At the age of 15, I didn’t look up when I had my major exams. I didn’t revise too much, I didn’t leave home unless necessary, I didn’t become stressed with work. I let no-one in, even when I needed or friend or when I cried myself to sleep.

At the age of 18, I didn’t look up when I finished school. I didn’t go out partying, I didn’t get drunk, I didn’t travel. I took a quiet admin job, enough to pay for rent and food.

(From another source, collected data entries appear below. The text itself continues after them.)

File: src/rtl/mem_arbiter_if.sv
// Memory-side request/acknowledge bus shared by instruction fetch and data access.
// The arbiter is the master; the memory or SPI-SRAM bridge is the slave.
interface mem_arbiter_if #(
    parameter int ADDR_W = 24
);
    logic              req;
    logic              we;
    logic [ADDR_W-1:0] addr;
    logic [31:0]       wdata;
    logic [31:0]       rdata;
    logic              ack;

    modport master (output req, we, addr, wdata, input rdata, ack);
    modport slave  (input req, we, addr, wdata, output rdata, ack);
endinterface

File: src/rtl/mem_arbiter.sv
// Shares one single-port memory between the core's fetch and data ports.
// Each core step runs settle -> data access -> fetch -> one unstalled cycle.
module mem_arbiter #(
    parameter int ADDR_W  = 24,
    parameter int SETTLE  = 2,
    parameter int TIMEOUT = 255
) (
    input  logic        clk,
    input  logic        reset,
    input  logic [31:0] pc_f,
    input  logic [31:0] alu_result_m,
    input  logic [31:0] write_data_m,
    input  logic        mem_write_m,
    input  logic        mem_read_m,
    output logic        stall,
    output logic [31:0] inst_f,
    output logic [31:0] read_data_m,
    output logic        err,
    mem_arbiter_if.master mem
);
    localparam logic [31:0] NOP   = 32'h0000_0013;
    localparam int SET_W    = (SETTLE > 0) ? $clog2(SETTLE + 1) : 1;
    localparam int SET_LAST = (SETTLE > 0) ? SETTLE - 1 : 0;
    localparam int CNT_W    = (TIMEOUT > 0) ? $clog2(TIMEOUT + 1) : 1;
    localparam int TO_LAST  = (TIMEOUT > 0) ? TIMEOUT - 1 : 0;
    localparam logic [CNT_W-1:0] CNT_MAX = '1;

    typedef enum logic [1:0] {S_SETTLE, S_DATA, S_FETCH, S_GO} state_t;

    state_t            state_reg;
    logic [SET_W-1:0]  settle_cnt_reg;
    logic [CNT_W-1:0]  wait_cnt_reg;
    logic              req_reg;
    logic              we_reg;
    logic              stall_reg;
    logic              err_reg;
    logic [ADDR_W-1:0] addr_reg;
    logic [31:0]       wdata_reg;
    logic [31:0]       inst_reg;
    logic [31:0]       rdata_reg;

    logic ack_seen;
    logic timeout_hit;
    logic done;

    // An ack arriving in the same cycle as the timeout limit still counts as a real completion.
    assign ack_seen    = req_reg & mem.ack;
    assign timeout_hit = (TIMEOUT != 0) && req_reg && !mem.ack
                         && (wait_cnt_reg == CNT_W'(TO_LAST));
    assign done        = ack_seen | timeout_hit;

    always_ff @(posedge clk or negedge reset) begin
        if (!reset) begin
            state_reg      <= S_SETTLE;
            settle_cnt_reg <= '0;
            wait_cnt_reg   <= '0;
            req_reg        <= 1'b0;
            we_reg         <= 1'b0;
            stall_reg      <= 1'b1;
            err_reg        <= 1'b0;
            addr_reg       <= '0;
            wdata_reg      <= '0;
            inst_reg       <= NOP;
            rdata_reg      <= '0;
        end else begin
            if (req_reg && !done && wait_cnt_reg != CNT_MAX)
                wait_cnt_reg <= wait_cnt_reg + 1'b1;
            if (timeout_hit)
                err_reg <= 1'b1;

            case (state_reg)
                S_SETTLE: begin
                    if (SETTLE == 0 || settle_cnt_reg == SET_W'(SET_LAST)) begin
                        settle_cnt_reg <= '0;
                        state_reg      <= S_DATA;
                    end else begin
                        settle_cnt_reg <= settle_cnt_reg + 1'b1;
                    end
                end
                S_DATA: begin
                    // req low: sample the core and issue; req high: wait for completion.
                    if (!req_reg) begin
                        if (mem_write_m) begin
                            req_reg      <= 1'b1;
                            we_reg       <= 1'b1;
                            addr_reg     <= alu_result_m[ADDR_W-1:0];
                            wdata_reg    <= write_data_m;
                            wait_cnt_reg <= '0;
                        end else if (mem_read_m) begin
                            req_reg      <= 1'b1;
                            we_reg       <= 1'b0;
                            addr_reg     <= alu_result_m[ADDR_W-1:0];
                            wait_cnt_reg <= '0;
                        end else begin
                            state_reg <= S_FETCH;
                        end
                    end else if (done) begin
                        req_reg <= 1'b0;
                        if (!we_reg)
                            rdata_reg <= ack_seen ? mem.rdata : 32'h0;
                        state_reg <= S_FETCH;
                    end
                end
                S_FETCH: begin
                    if (!req_reg) begin
                        req_reg      <= 1'b1;
                        we_reg       <= 1'b0;
                        addr_reg     <= pc_f[ADDR_W-1:0];
                        wait_cnt_reg <= '0;
                    end else if (done) begin
                        req_reg   <= 1'b0;
                        inst_reg  <= ack_seen ? mem.rdata : NOP;
                        stall_reg <= 1'b0;
                        state_reg <= S_GO;
                    end
                end
                S_GO: begin
                    stall_reg <= 1'b1;
                    state_reg <= S_SETTLE;
                end
                default: state_reg <= S_SETTLE;
            endcase
        end
    end

    assign stall       = stall_reg;
    assign inst_f      = inst_reg;
    assign read_data_m = rdata_reg;
    assign err         = err_reg;
    assign mem.req     = req_reg;
    assign mem.we      = we_reg;
    assign mem.addr    = addr_reg;
    assign mem.wdata   = wdata_reg;

    // Address bits above ADDR_W are intentionally dropped.
    generate
        if (ADDR_W < 32) begin : g_drop_hi
            logic unused_hi;
            assign unused_hi = ^{pc_f[31:ADDR_W], alu_result_m[31:ADDR_W]};
        end
    endgenerate
endmodule

File: src/flat_wrapper.sv
// flat-port wrapper written by rule: the top's interface ports become plain ports
module mem_arbiter_flat 
#(
    parameter int ADDR_W  = 24,
    parameter int SETTLE  = 2,
    parameter int TIMEOUT = 255
)
  (clk, reset, pc_f, alu_result_m, write_data_m, mem_write_m, mem_read_m, stall, inst_f, read_data_m, err, mem_req, mem_we, mem_addr, mem_wdata, mem_rdata, mem_ack);
  mem_arbiter_if #(.ADDR_W(ADDR_W)) mem_i ();
  input  logic clk;
  input  logic reset;
  input  logic [31:0] pc_f;
  input  logic [31:0] alu_result_m;
  input  logic [31:0] write_data_m;
  input  logic mem_write_m;
  input  logic mem_read_m;
  output logic stall;
  output logic [31:0] inst_f;
  output logic [31:0] read_data_m;
  output logic err;
  output wire logic [$bits(mem_i.req)-1:0] mem_req;
  output wire logic [$bits(mem_i.we)-1:0] mem_we;
  output wire logic [$bits(mem_i.addr)-1:0] mem_addr;
  output wire logic [$bits(mem_i.wdata)-1:0] mem_wdata;
  input wire logic [$bits(mem_i.rdata)-1:0] mem_rdata;
  input wire logic [$bits(mem_i.ack)-1:0] mem_ack;
  assign mem_req = mem_i.req;
  assign mem_we = mem_i.we;
  assign mem_addr = mem_i.addr;
  assign mem_wdata = mem_i.wdata;
  assign mem_i.rdata = mem_rdata;
  assign mem_i.ack = mem_ack;
  mem_arbiter #(.ADDR_W(ADDR_W), .SETTLE(SETTLE), .TIMEOUT(TIMEOUT)) u_core (.clk(clk), .reset(reset), .pc_f(pc_f), .alu_result_m(alu_result_m), .write_data_m(write_data_m), .mem_write_m(mem_write_m), .mem_read_m(mem_read_m), .stall(stall), .inst_f(inst_f), .read_data_m(read_data_m), .err(err), .mem(mem_i));
endmodule
File: config.mk
export PLATFORM = sky130hd
export DESIGN_NAME = mem_arbiter_flat
export DESIGN_NICKNAME = d
export VERILOG_FILES = /design/src/rtl/mem_arbiter_if.sv /design/src/rtl/mem_arbiter.sv /design/src/flat_wrapper.sv
export SDC_FILE = /design/constraint.sdc
export NUM_CORES = 1
export LEC_CHECK = 0
export CAP_MARGIN = 10
export CORE_MARGIN = 2
export CORE_UTILIZATION = 46
export CTS_BUF_LIST = sky130_fd_sc_hd__clkbuf_16
export DETAILED_ROUTE_END_ITERATION = 16
export PLACE_DENSITY = 0.82
export SLEW_MARGIN = 10
export SYNTH_ARGS = -nofsm -noshare
export SYNTH_HDL_FRONTEND = slang
export SYNTH_SLANG_ARGS = --single-unit
File: constraint.sdc
create_clock -name clk -period 3.85 [get_ports clk]
set_clock_uncertainty 0.15 [all_clocks]
set_input_delay 0.77 -clock clk [delete_from_list [all_inputs] [get_ports clk]]
set_output_delay 0.77 -clock clk [all_outputs]
set_load 0.01 [all_outputs]
==> metrics, run 1 <==
Non-Filler Instances=roughly 870; Post-synth ARST share=100%; xor/xnor share of the synthesized area=1.16%; diode count=0; worst skew pair latency=0.41 ns; P_int=5.06 mW; yosys warns=0; Synth Flop Type=dfrtp_1; Worst Path Required=2.93 ns; crit start category=flip-flop; Synth area leader=dfrtp_1; Crit path buffers/inverters=2; mean routed wirelength per cell=19.1 um; Reg2Reg Setup Slack=1.01 ns; worst hold margin=approximately 0.21 ns; DPL Wire Length=11.8 mm; area occupied by multi-input gates=around 2400 um2; Clock transition at path regs=0.06 ns; unrepaired setup endpoints after global routing=false; critical path's top delay family=buffers and inverters; CTS tree=built; Least-Margin Pin Slew=between 0.6 and 0.7 ns; # resized after CTS=0; Worst Path Max Fanout=68; largest stage delay on the critical path=between 0.6 and 0.7 ns; Initial Util=between 40% and 50%; Reg2Reg Launch Point=u_core.mem.req; Synth Area in Compound Gates=10.2%; layout cells sized above 1=roughly a fifth; metal2 WL=8.42 mm; CTS Root Cell=clkbuf_16; count leader, synth=dfrtp_1; met3 routed WL=between 1.5 and 2 mm; Core ar.=between 10000 and 15000 um2; Setup CP Type=flip-flop to output port; Final setup viols=0; sequential cell area=between 3000 and 4000 um2; max layer used=met4; Slew HR=57.0%; Mapped Avg Cell Area=about 13 um2; DP Cell Count=841; Tcrit/Tclk final=74.6%; Routed WL=approximately 17 mm; post-synthesis mux area share=a little under a fifth; Max Cap Viol=0; clk sinks=~140; first-pass GRT wire length=26.8 mm; # rows=41; # Post-CTS Setup Buffers=0; vias=between 4k and 5k; combinational group share of total power=45.7%; crit-path cells=buf_4 > clkdlybuf4s50_1; vias in the first global route=4923; sequential area share after synthesis=between 50% and 60%; # hold bufs at CTS=0; top-area cell type share of the netlist area=54.8%; R2R depth=6; GPL Wtd Cong=approximately 0.79; HP Class=primary input to async pin; Final nets=828; largest net degree at the start of global routing=70; Leak=3.94 nW; switching share of total power=between 30 and 40%; unique cell type count in the Yosys netlist=46; post-synthesis simple-gate area fraction=under 10%; syn nets=593; crit end category=output port; M1 WL=between 6 and 7 mm; largest cells by area after synthesis=dfrtp_1 (55%), mux2_4 (7.5%), mux2_2 (6.5%); All-Layer GR Usage=between 20% and 30%; starting DRC count in detailed routing=approximately 410; CP Launch Point=u_core.mem.req; antenna-violating nets left=0; die area=around 14000 um2; Seq cells post-synth=136; First-pass DRT Iterations=4; Final Critical Period=2.87 ns; initial antenna violation count=0; IO buf count=240; power per cell area=825 nW/um2; final hold violation count=0; Fill cells=roughly 900; outcome=finished, final reports clean; DR vias/cell=5.34; grt total ovfl=0; Peak Freq=348 MHz; Net Sw Power=2.46 mW; DRC viols=0; CTS H-tree depth=4; CP max stage cell=clkdlybuf4s50_1; VDD IR max=~400 uV; number of synthesized flops with an enable pin=0; Synth Instances=453; Setup TNS=0 ns; Synth Area in Adders=about 1.5%; Syn Std Cell Area=6030 um2; synth cell count leaders=dfrtp_1 (132), nor2_1 (39), mux2_2 (35); Synth-to-Final Area Change=51.2%; die height=118 um; Max Transition Viols Final=0; Clock power frac=21.3%; share of power burned in registers=33.1%; CTS Buf Count=17; main combinational cell family by area after synthesis=multiplexers; # IOs=257; CP arrival=between 1.5 and 2 ns; Die Span X=about 120 um; Clock Path Buffers=2; worst r2r dst=u_core.read_data_m[31]
cell usage in the layout (no fill, tap or decap), drive strengths merged, types with 2 or more instances in the layout:
cell type / instances
clkbuf: 17
clkdlybuf4s50: 239
mux2i: 25
and4b: 2
bufinv: 3
xor2: 7
dfrtp: 132
nand3: 3
inv: 9
nor2: 39
o211ai: 4
a32o: 28
a41oi: 3
a21oi: 30
mux2: 65
o2111ai: 2
a22oi: 3
or2: 2
and3: 32
clkinvlp: 4
dfstp: 4
buf: 10
clkinv: 7
o31ai: 2
ha: 7
and2: 3
nand2: 4
nor2b: 2
cell type report:
type | count | area share (%)
clock buffers | 17 | 4.67
multi-input cells | 275 | 26.2
well taps | 172 | 2.36
clock inverters | 14 | 1.74
inverters | 9 | 0.371
repair buffers | 249 | 27.2
flip-flops and latches | 136 | 37.4
per-layer routing:
layer  vias up  GRT usage [%]
li1       2115              -
met1      2283           29.8
met2       238           40.8
met3        23           8.40
met4         0           8.71
met5         -              0
worst max-delay path by stage:
stage                                   endpoint  slack [ns]  cells after the start
after floorplan           u_core.read_data_m[10]        1.67                      7
after CTS                                mem_req        0.96                      2
after detailed placement  u_core.read_data_m[31]        0.77                      6
final                                    mem_req        0.98                      2
after global routing      u_core.read_data_m[31]        0.83                      6
after global placement    u_core.read_data_m[31]        0.83                      6
stage by stage:
step	power [mW]	util, %	area [um2]	worst slack, ns
floorplan	4.17	-	6030	1.67
global placement	5.80	67.1	8530	0.827
detailed placement	5.95	67.1	8530	0.767
CTS	7.59	71.6	9110	0.960
global route	7.94	71.6	9110	0.825
finish	7.52	71.6	9110	0.979
logic make-up (layout without fill, tap and decap cells):
kind of cell             after synthesis  in the layout
adder cells (fa/ha/maj)                7              7
multiplexers                          90             90
AO/OA/AOI/OAI                         80             80
flip-flops                           136            136
XOR/XNOR                               8              8
AND/OR/NAND/NOR                       90             90
buffers and inverters                 42            289
worst register-to-register path, cell delays in order, from the launching register on:
cell	delay, ns
dfrtp_2	0.35
buf_4	0.52
nand2_1	0.33
o31ai_4	0.22
and3_2	0.24
buf_4	0.50
mux2_2	0.42
power groups by stage:
stage,clock network (mW),logic [mW],registers (mW)
2_1_floorplan,0,1.42,2.74
3_3_place_gp,0,3.35,2.45
3_5_place_dp,0,3.45,2.50
4_1_cts,1.63,3.47,2.49
5_1_grt,1.70,3.68,2.57
6_report,1.60,3.43,2.49
Note: power is estimated with default switching activity, not from simulation.
==> run 2: changes to the inputs <==
Settings changed: CORE_UTILIZATION 46 to 43, PLACE_DENSITY 0.82 to 0.77.
Clock period 3.85 ns to 2.98 ns, I/O delays scaled along.
==> metrics, run 2 (synthesis results as in run 1) <==
Worst Path Max Fanout=32 (was 68); # resized after CTS=0 (unchanged); Pwr Total=9.46 mW (was 7.52 mW); final hold violation count=0 (unchanged); CP max stage cell=o31ai_4 (was clkdlybuf4s50_1); DRC viols=0 (unchanged); Clock transition at path regs=0.05 ns (was 0.06 ns); largest stage delay on the critical path=0.44 ns (was 0.66 ns); switching share of total power=32.6% (was 32.7%); mean routed wirelength per cell=18.0 um (was 19.1 um); P_int=6.37 mW (was 5.06 mW); CTS Root Cell=clkbuf_16 (unchanged); sequential cell area=3410 um2 (unchanged); initial antenna violation count=0 (unchanged); DPL Wire Length=11.5 mm (was 11.8 mm); worst hold margin=0.0334 ns (was 0.206 ns); CP arrival=2.67 ns (was 1.95 ns); GPL Wtd Cong=0.766 (was 0.790); largest net degree at the start of global routing=69 (was 70); clk sinks=136 (unchanged); Net Sw Power=3.08 mW (was 2.46 mW); first-pass GRT wire length=25.0 mm (was 26.8 mm); die area=15000 um2 (was 14000 um2); starting DRC count in detailed routing=295 (was 406); # rows=43 (was 41); HP Class=primary input to async pin (unchanged); Final nets=830 (was 828); IO buf count=240 (unchanged); antenna-violating nets left=0 (unchanged); unrepaired setup endpoints after global routing=false (unchanged); vias in the first global route=4926 (was 4923); Crit path buffers/inverters=2 (unchanged); Leak=3.95 nW (was 3.94 nW); VDD IR max=574 uV (was 400 uV); area occupied by multi-input gates=2390 um2 (unchanged); Setup CP Type=flip-flop to flip-flop (was flip-flop to output port); Final Critical Period=2.53 ns; grt total ovfl=0 (unchanged); Max Transition Viols Final=0 (unchanged); Fill cells=1065 (was 911); combinational group share of total power=46.4% (was 45.7%); Synth-to-Final Area Change=50.9% (was 51.2%); Core ar.=13800 um2 (was 12700 um2); Routed WL=15.9 mm (was 16.7 mm); Tcrit/Tclk final=84.7%; crit-path cells=inv_1 > ha_1 > nand4_1 > o31ai_4 > and3_2 > buf_12 > mux2_2 (was buf_4 > clkdlybuf4s50_1); # hold bufs at CTS=0 (unchanged); Clock power frac=19.6% (was 21.3%); DR vias/cell=5.26 (was 5.34); Worst Path Required=3.13 ns (was 2.93 ns); Peak Freq=396 MHz; vias=4633 (was 4659); crit start category=flip-flop (unchanged); First-pass DRT Iterations=4 (unchanged); Final setup viols=0 (unchanged); Die Span X=122 um (was 118 um); crit end category=flip-flop (was output port); CTS tree=built (unchanged); Slew HR=56.0% (was 57.0%); power per cell area=1040 nW/um2 (was 825 nW/um2); share of power burned in registers=34.0% (was 33.1%); outcome=finished, final reports clean (unchanged); CTS H-tree depth=4 (unchanged); critical path's top delay family=simple AND/OR/NAND/NOR gates (was buffers and inverters); Clock Path Buffers=2 (unchanged); commonest non-fill, non-tap cells in the layout=clkdlybuf4s50_1 (239), dfrtp_1 (131), nor2_1 (39), mux2_2 (35) (unchanged); die height=122 um (was 118 um); layout cells sized above 1=19.8% (was 20.1%); diode count=0 (unchanged); Initial Util=43.8% (was 47.4%); All-Layer GR Usage=21.8% (was 24.6%); # Post-CTS Setup Buffers=0 (unchanged); worst skew pair latency=0.41 ns (about the same); most common cell after layout, fill and taps aside=clkdlybuf4s50_1 (unchanged); Least-Margin Pin Slew=0.660 ns (was 0.644 ns); CTS Buf Count=17 (unchanged); # IOs=257 (unchanged); Setup TNS=0 ns (unchanged); Max Cap Viol=0 (unchanged)
[run 2: cell count changes in the layout (fill, tap and decap cells not counted), sizes merged]
cell / previous run / this run
buf: 10 / 12
clkinvlp: 4 / 3
bufinv: 3 / 1
inv: 9 / 12
clkinv: 7 / 6
[run 2: cell type report]
type	count	area share (%)
sequential	136	37.5
tap	180	2.47
clock inverter	13	1.03
clock buffer	17	4.67
timing repair buffer	251	27.7
multi-input combinational	275	26.2
inverter	9	0.371
[run 2: metrics by stage]
step | instance area [um2] | worst slack (ns) | cells | utilization (%)
6_report | 9100 | 0.455 | 881 | 66.1
4_1_cts | 9100 | 0.464 | 881 | 66.1
5_1_grt | 9100 | 0.348 | 881 | 66.1
2_1_floorplan | 6030 | 0.828 | 453 | -
3_3_place_gp | 8580 | 0.367 | 851 | 62.3
3_5_place_dp | 8580 | 0.355 | 851 | 62.3
[run 2: final timing paths]
path                                             start                      to  slack (ns)  cells after the start
min in group clk                            u_core.err              u_core.err        0.32                      1
worst min-delay path                             reset       u_core.inst_f[23]        0.03                      1
max in group asynchronous                        reset     u_core.mem.wdata[3]        1.88                      2
worst max-delay path            u_core.wait_cnt_reg[0]  u_core.read_data_m[31]        0.45                      7
worst min register to register              u_core.err              u_core.err        0.32                      1
worst max register to register  u_core.wait_cnt_reg[0]  u_core.read_data_m[31]        0.45                      7
[run 2: worst reg2reg max path, delay by kind of cell (launching register included)]
family,cells,cell delay (ns)
and+or+nand+nor,2,0.50
AOI/OAI and AO/OA,1,0.44
adders and majority gates,1,0.18
DFF,1,0.40
buffers and inverters,2,0.36
muxes,1,0.39
[run 2: layer usage]
layer,wire [um],GRT usage (%)
met5,0,0
met2,7820,35.8
met1,6110,25.3
met3,1620,9.15
met4,333,8.69
[run 2: power groups by stage]
stage | combinational (mW) | clock, mW | sequential (mW)
floorplan | 1.84 | 0 | 3.54
global placement | 4.32 | 0 | 3.19
detailed placement | 4.43 | 0 | 3.24
CTS | 4.45 | 1.90 | 3.23
global route | 4.73 | 2.00 | 3.33
finish | 4.39 | 1.85 | 3.22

At the age of 20, my life began. The most insignificant moment changed everything. I was walking down a busy New York street travelled through every day, head kept down low, avoiding any rowdy gangs of newspaper sellers. I studied the grey, concrete slabs that were indented and scratched over the years, feet moving at a rhythmic pace. There was suddenly a vulgar, irregular sound of someone progressing towards me quickly; instinctively I flinched. Someone bumped into me – SMACK! – without apologising for the damage. Rubbing my shoulder, which would undoubtedly have a purple bruise in a few hours, I was in shock. The lights around me seemed brighter, more alive. Thousands of people rushing around me, each with their own lives to lead; they all seemed to be buzzing. I realised that no matter how much I hid, how much I blended in with the rest of the world, how much I convinced myself I was insignificant, I would always come to harm, whether it was physically, mentally or emotionally. Nothing could stop that.
So I did the clever thing. I looked up.